Harvey Milk Awarded Presidential Medal of Freedom
Washington, DC – Jennifer Vanesco of 365gay.com reports that Harvey Milk, slain San Francisco City Supervisor, will be among 16 recipients of the Presidential Medal of Freedom on August 12, according to the White House. Milk, gay human rights icon, was shot to death by disgruntled former city supervisor Dan White along with San Francisco Mayor George Moscone on November 27, 1978. Milk will be recognized along with Billie Jean King, lesbian tennis great, and a stellar list of others whom the White House calls “agents of change”: Nancy Goodman Brinker, the founder of Susan G. Komen for the Cure, the world’s leading breast cancer awareness organization; Stephen Hawking, the internationally-recognized theoretical physicist; Sen. Edward M. Kennedy; Desmund Tutu; Chita Rivera; Mary Robinson, the former President of Ireland; and Sidney Poitier. Harvey Milk’s profile has risen steadily in the nation since the release of the major motion picture, Milk, directed by gay film maker Gus Van Zandt, and written by gay screen play author Dustin Lance Black. The timing of the film’s release, during the heat of the marriage equality battle in California over Proposition 8, introduced Milk to a whole new generation of emerging LGBT human rights
advocates. Milk’s refusal to “blend in,” his demand that gay people come out openly as a tool of social change, and his willingness to hold accommodationist gay and lesbian leaders as well as straight lawmakers accountable to the gay liberation movement has inspired street activism today on a scale not seen since the 1980s protests over the AIDS crisis during the Reagan Administration.

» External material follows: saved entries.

### src/rtl/tl_conflict_monitor_pkg.sv
// tl_conflict_monitor_pkg
//   Shared definitions for the traffic-light conflict monitor:
//   lamp/light word encodings, fault cause codes, monitor FSM states
//   and small word-classification helpers.
//   Light word layout: {Left, Green, Yellow, Red}.
package tl_conflict_monitor_pkg;

  localparam logic [3:0] LEFT_GREEN     = 4'b1000;
  localparam logic [3:0] STRAIGHT_GREEN = 4'b0100;
  localparam logic [3:0] YELLOW         = 4'b0010;
  localparam logic [3:0] RED            = 4'b0001;
  localparam logic [3:0] LAMP_OFF       = 4'b0000;

  typedef enum logic [2:0] {
    FC_NONE      = 3'd0,
    FC_CONFLICT  = 3'd1,
    FC_BAD_ENC   = 3'd2,
    FC_YEL_SKIP  = 3'd3,
    FC_YEL_SHORT = 3'd4,
    FC_STALL     = 3'd5
  } fault_code_t;

  typedef enum logic [1:0] {
    ST_STARTUP = 2'd0,
    ST_PASS    = 2'd1,
    ST_FAULT   = 2'd2
  } mon_state_t;

  // A legal light word lights exactly one lamp.
  function automatic logic is_one_hot(input logic [3:0] word);
    return $onehot(word);
  endfunction

  // Any lamp other than red grants (or is about to grant) right of way.
  function automatic logic has_right_of_way(input logic [3:0] word);
    return word[3:1] != 3'b000;
  endfunction

endpackage

### src/rtl/tl_conflict_monitor_if.sv
// tl_conflict_monitor_if
//   Bundle between the intersection controller, the safety monitor and
//   the lamp drivers.
//   master : controller side  - drives light words and fault_clear,
//                               observes lamps and fault status
//   slave  : monitor side     - consumes light words and fault_clear,
//                               drives lamps, fault, fault_code, fault_snap
interface tl_conflict_monitor_if;
  logic [3:0]  north_tl;
  logic [3:0]  south_tl;
  logic [3:0]  east_tl;
  logic [3:0]  west_tl;
  logic        fault_clear;
  logic [3:0]  north_lamp;
  logic [3:0]  south_lamp;
  logic [3:0]  east_lamp;
  logic [3:0]  west_lamp;
  logic        fault;
  logic [2:0]  fault_code;
  logic [15:0] fault_snap;

  modport master (
    output north_tl, south_tl, east_tl, west_tl, fault_clear,
    input  north_lamp, south_lamp, east_lamp, west_lamp,
    input  fault, fault_code, fault_snap
  );

  modport slave (
    input  north_tl, south_tl, east_tl, west_tl, fault_clear,
    output north_lamp, south_lamp, east_lamp, west_lamp,
    output fault, fault_code, fault_snap
  );
endinterface
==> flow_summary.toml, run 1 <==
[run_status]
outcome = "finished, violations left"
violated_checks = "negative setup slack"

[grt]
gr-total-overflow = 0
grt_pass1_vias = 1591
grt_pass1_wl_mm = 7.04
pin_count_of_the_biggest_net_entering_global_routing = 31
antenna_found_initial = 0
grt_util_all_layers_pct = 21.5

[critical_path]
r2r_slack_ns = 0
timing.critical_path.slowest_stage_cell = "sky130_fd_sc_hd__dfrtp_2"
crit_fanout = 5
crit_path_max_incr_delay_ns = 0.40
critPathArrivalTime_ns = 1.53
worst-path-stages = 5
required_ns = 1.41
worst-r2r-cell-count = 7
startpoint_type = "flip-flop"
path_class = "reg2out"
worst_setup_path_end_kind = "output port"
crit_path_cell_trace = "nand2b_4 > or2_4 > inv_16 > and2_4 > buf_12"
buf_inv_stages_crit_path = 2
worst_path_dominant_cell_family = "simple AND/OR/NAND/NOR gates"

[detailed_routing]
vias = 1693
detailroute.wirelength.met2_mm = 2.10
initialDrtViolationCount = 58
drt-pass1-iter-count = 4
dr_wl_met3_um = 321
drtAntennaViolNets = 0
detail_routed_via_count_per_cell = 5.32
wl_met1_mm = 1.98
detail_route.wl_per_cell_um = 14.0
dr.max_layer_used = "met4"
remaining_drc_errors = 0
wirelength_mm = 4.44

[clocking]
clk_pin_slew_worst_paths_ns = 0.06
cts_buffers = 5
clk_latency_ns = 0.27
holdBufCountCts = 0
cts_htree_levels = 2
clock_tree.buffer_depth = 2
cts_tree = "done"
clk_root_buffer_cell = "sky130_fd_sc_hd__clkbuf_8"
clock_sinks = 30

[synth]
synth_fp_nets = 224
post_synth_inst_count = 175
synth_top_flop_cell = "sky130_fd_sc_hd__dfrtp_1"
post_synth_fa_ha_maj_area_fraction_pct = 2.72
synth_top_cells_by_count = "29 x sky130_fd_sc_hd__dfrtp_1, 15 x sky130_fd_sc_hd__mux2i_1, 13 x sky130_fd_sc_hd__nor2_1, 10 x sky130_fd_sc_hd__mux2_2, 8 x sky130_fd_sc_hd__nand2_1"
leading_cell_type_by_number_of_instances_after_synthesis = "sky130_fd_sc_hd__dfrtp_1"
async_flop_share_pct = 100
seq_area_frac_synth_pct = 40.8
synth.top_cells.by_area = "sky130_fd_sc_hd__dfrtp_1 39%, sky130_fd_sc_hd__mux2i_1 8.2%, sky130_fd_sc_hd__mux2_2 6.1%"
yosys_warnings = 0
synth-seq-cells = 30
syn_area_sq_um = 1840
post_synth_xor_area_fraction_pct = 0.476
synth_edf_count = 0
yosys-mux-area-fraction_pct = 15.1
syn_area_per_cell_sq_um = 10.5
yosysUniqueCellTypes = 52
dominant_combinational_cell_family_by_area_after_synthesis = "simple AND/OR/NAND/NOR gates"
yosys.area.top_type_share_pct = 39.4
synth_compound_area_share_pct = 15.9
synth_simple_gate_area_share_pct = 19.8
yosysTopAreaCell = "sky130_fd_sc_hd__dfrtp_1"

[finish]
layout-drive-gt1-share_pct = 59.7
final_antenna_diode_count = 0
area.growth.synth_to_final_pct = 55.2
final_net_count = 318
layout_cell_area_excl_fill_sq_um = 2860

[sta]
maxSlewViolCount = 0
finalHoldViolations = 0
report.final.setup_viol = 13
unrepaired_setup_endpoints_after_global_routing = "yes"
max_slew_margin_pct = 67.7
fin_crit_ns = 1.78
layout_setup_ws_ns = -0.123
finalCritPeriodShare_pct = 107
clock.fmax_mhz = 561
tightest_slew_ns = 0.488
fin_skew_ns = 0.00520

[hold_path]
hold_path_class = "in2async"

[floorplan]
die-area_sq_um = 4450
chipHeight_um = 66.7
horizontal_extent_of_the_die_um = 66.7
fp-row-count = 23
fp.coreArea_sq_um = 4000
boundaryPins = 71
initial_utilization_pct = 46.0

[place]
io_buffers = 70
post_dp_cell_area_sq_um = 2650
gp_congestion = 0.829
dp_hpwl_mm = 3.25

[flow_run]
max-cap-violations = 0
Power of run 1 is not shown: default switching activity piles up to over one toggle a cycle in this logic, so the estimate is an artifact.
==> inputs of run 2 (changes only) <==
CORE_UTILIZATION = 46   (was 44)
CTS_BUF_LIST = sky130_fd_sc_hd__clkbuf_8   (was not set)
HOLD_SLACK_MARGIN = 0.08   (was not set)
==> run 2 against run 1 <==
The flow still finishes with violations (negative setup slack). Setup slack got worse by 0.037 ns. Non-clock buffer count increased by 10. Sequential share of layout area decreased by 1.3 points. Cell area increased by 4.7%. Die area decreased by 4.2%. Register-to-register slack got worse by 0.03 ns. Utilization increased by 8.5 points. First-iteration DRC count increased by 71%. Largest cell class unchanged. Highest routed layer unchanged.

Now, Cleve Jones, a close associate of Milk’s who is also portrayed in the film, is organizing a national LGBT march on Washington, set for October 10-11, 2009, the first major queer march on the nation’s capitol since 1993. The Presidential Medal of Freedom, along with the Congressional Gold Medal, are the highest awards that may be given to a civilian in the United States of America. It is awarded to persons who in the estimation of the President have made “an especially meritorious contribution to the security or national interests of the United States, world peace, cultural or other significant public or private endeavors.” Milk will be the first victim of an anti-LGBT hate crime murder to be awarded this honor, a significant gesture on President Obama’s part as the Matthew Shepard Hate Crimes Prevention Act moves toward enactment into law this fall.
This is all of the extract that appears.